Teninde çiçekler açmış, kokunu içime her çekişimde bahar havası soluyorum..
Bu bölüm gökyüzünün kanlı yaşları olan yağmur damlalarına itaf edilmiştir.
🌙
Hiçlik.
Meçhulde kaybolmak.Ruhun çıplaklığı ne demek bilir misiniz? Diğerlerinin başlarını koyacak bir omzu vardır ama siz üzerinize geceyi örtüp kendinizi soyutlarsınız herkesten. Diğerleri kahkahalar ile gülerken, siz her güldüğünüzde kalbinize batan mızraklar ile acıya dayanmaya çalışırsınız. Bu yüzden de gülümsemelerinizi hayatınızın kanlı defterine gözyaşlarınız ile yazıp o defteri ateşe verirsiniz. Bir mucize istersiniz, fazlasını değil. Ama hayat bencildir, ama hayat cimridir. O mucizeyle aranıza her zaman uçurumlar koyar. O uçurumlardan atlamak isteyince de kanatlarınız kırılır.
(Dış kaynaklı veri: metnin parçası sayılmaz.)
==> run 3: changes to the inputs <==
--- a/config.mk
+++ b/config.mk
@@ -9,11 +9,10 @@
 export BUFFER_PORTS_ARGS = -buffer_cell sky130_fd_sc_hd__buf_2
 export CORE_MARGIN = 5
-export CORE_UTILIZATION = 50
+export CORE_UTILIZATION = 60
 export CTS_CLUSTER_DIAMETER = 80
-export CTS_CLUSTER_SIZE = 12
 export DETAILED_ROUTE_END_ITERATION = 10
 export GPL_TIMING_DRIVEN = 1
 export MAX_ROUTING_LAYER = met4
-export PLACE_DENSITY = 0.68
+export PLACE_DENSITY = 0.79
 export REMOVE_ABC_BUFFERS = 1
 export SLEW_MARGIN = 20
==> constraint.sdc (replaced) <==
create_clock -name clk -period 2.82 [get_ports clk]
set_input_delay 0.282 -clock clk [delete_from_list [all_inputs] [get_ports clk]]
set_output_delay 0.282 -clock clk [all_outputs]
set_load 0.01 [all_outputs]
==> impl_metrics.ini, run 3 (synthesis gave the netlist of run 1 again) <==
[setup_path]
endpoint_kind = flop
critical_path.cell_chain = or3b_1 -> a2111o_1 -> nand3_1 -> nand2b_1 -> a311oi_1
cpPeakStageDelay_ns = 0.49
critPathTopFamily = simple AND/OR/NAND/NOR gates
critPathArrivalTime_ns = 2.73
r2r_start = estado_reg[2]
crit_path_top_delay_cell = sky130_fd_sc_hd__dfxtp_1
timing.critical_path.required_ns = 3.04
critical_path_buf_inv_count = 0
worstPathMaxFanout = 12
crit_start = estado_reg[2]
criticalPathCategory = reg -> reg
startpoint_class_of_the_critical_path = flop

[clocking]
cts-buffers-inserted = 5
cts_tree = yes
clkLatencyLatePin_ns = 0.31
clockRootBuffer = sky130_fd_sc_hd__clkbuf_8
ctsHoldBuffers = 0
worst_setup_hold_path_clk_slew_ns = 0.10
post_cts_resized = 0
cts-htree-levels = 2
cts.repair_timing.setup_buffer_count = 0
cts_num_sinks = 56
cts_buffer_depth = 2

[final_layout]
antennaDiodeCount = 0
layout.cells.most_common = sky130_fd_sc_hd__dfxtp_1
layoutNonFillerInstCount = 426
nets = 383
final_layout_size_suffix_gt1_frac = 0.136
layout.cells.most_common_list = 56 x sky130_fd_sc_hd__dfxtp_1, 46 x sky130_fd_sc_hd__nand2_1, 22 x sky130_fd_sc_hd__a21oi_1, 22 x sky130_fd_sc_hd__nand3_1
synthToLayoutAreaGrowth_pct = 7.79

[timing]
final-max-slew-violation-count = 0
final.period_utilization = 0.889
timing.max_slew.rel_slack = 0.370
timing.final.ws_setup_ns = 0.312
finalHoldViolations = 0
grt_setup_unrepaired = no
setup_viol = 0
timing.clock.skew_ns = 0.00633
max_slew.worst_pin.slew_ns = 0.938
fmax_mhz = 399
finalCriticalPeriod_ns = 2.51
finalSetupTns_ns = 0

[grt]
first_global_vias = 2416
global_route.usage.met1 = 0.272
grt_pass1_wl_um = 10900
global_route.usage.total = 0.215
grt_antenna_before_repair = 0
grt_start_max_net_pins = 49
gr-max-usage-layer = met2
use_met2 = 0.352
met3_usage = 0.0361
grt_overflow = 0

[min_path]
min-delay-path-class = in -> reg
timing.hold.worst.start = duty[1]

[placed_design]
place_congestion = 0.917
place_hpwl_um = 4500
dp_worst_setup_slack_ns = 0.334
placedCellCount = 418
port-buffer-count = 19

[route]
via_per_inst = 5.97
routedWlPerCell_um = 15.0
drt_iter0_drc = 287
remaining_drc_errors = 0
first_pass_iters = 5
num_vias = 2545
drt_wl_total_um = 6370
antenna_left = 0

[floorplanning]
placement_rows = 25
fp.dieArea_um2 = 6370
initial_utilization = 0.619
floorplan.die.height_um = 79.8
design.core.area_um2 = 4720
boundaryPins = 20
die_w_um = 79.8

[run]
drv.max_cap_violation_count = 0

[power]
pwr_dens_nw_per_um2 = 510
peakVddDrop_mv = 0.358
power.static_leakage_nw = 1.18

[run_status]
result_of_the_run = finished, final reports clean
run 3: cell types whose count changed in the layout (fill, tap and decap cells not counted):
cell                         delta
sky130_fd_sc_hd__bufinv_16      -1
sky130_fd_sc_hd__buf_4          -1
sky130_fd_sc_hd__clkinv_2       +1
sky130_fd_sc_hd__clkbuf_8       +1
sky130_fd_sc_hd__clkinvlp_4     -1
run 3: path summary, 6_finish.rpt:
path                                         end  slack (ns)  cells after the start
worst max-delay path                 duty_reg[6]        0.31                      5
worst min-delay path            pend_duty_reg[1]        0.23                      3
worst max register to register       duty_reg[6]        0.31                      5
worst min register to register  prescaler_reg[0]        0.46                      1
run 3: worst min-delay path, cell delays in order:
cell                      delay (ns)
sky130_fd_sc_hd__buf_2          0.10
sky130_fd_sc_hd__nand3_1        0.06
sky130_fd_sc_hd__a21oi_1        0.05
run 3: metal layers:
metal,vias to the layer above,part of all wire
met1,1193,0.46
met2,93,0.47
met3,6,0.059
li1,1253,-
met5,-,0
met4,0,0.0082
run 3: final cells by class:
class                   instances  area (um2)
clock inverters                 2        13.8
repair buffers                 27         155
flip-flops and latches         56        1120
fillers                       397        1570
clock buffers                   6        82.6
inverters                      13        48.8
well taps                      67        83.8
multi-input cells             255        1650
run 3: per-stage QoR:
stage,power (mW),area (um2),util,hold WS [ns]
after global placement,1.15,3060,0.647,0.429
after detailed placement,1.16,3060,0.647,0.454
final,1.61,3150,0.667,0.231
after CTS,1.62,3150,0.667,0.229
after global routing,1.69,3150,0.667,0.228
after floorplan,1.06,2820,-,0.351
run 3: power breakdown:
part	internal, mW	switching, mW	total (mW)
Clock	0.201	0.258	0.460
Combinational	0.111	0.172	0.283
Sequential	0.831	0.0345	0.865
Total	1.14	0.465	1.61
## config.mk

```make
export PLATFORM = sky130hd
export DESIGN_NAME = instr_fetch_flat
export DESIGN_NICKNAME = d
export VERILOG_FILES = /design/src/rtl/instr_fetch_if.sv /design/src/rtl/instr_fetch.sv /design/src/flat_wrapper.sv
export SDC_FILE = /design/constraint.sdc
export NUM_CORES = 1
export LEC_CHECK = 0
export ABC_CLOCK_PERIOD_IN_PS = 7850
export CORE_ASPECT_RATIO = 1.2
export CORE_MARGIN = 5
export CORE_UTILIZATION = 52
export DETAILED_ROUTE_END_ITERATION = 12
export PLACE_DENSITY = 0.8
export SLEW_MARGIN = 20
export SYNTH_ARGS = -nofsm -noshare
export SYNTH_HDL_FRONTEND = slang
export SYNTH_SLANG_ARGS = --single-unit
```

## constraint.sdc

```tcl
create_clock -name clk -period 7.85 [get_ports clk]
set_input_delay 1.9625 -clock clk [delete_from_list [all_inputs] [get_ports clk]]
set_output_delay 1.9625 -clock clk [all_outputs]
set_load 0.02 [all_outputs]
```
O kırılan kanatlarınızın bir parçasını daima kalbinizde taşırsınız.
Bu bir kısır döngüdür.
Gündüz geceyi öldürüp cinayetini yok sayarak yine sabaha erdirmişti gözyaşlarını yastığına akıtan herkesi. Okyanus harelerin sahibi kafasındaki düşünce bataklığından çıkmaya çalıyordu ama başarılı olduğu söylenemezdi. Sabah olduğunu anlamamıştı bile. Elindeki kalemi ritmik bir şekilde deftere vuruyor, kafasındaki zebaniler ile iş birliği yapıyordu.
Sanki tanrı her şeytanın içinde bir yerlerde cenneti taşıdığını göstermek için onu var etmişti.
Kalemi defterin üzerine fırlatıp ellerini şakaklarına çıkardı. Dayanmaya çalışıyordu. Yine dokunmak istiyordu Lara'ya. Teninde kaybolmak, kokusunda sarhoş olmak istiyordu. Kaç saattir kendini dizginlemek için defterin sayfalarını kalemin mezarı yapıyordu kendisi de bilmiyordu.
Odanın her köşesine yayılmış olan kağıtlara baktı. Her birinde Lara vardı. Hepsi bir köşedeydi çünkü Poyraz Lara'yı kağıtlara içindeki varlığı kadar güzel bir şekilde dökemiyordu.
Lara'nın kutsal olduğu en güzel yer, Poyraz'ın hiç durmadan mısralar öldüren kalbiydi.
Lara uyanmadan Poyraz bu çizimleri bir yere kaldırsa iyi olacaktı çünkü bu çizimleri görürse kafası karışacaktı ve Poyraz bunu istemiyordu.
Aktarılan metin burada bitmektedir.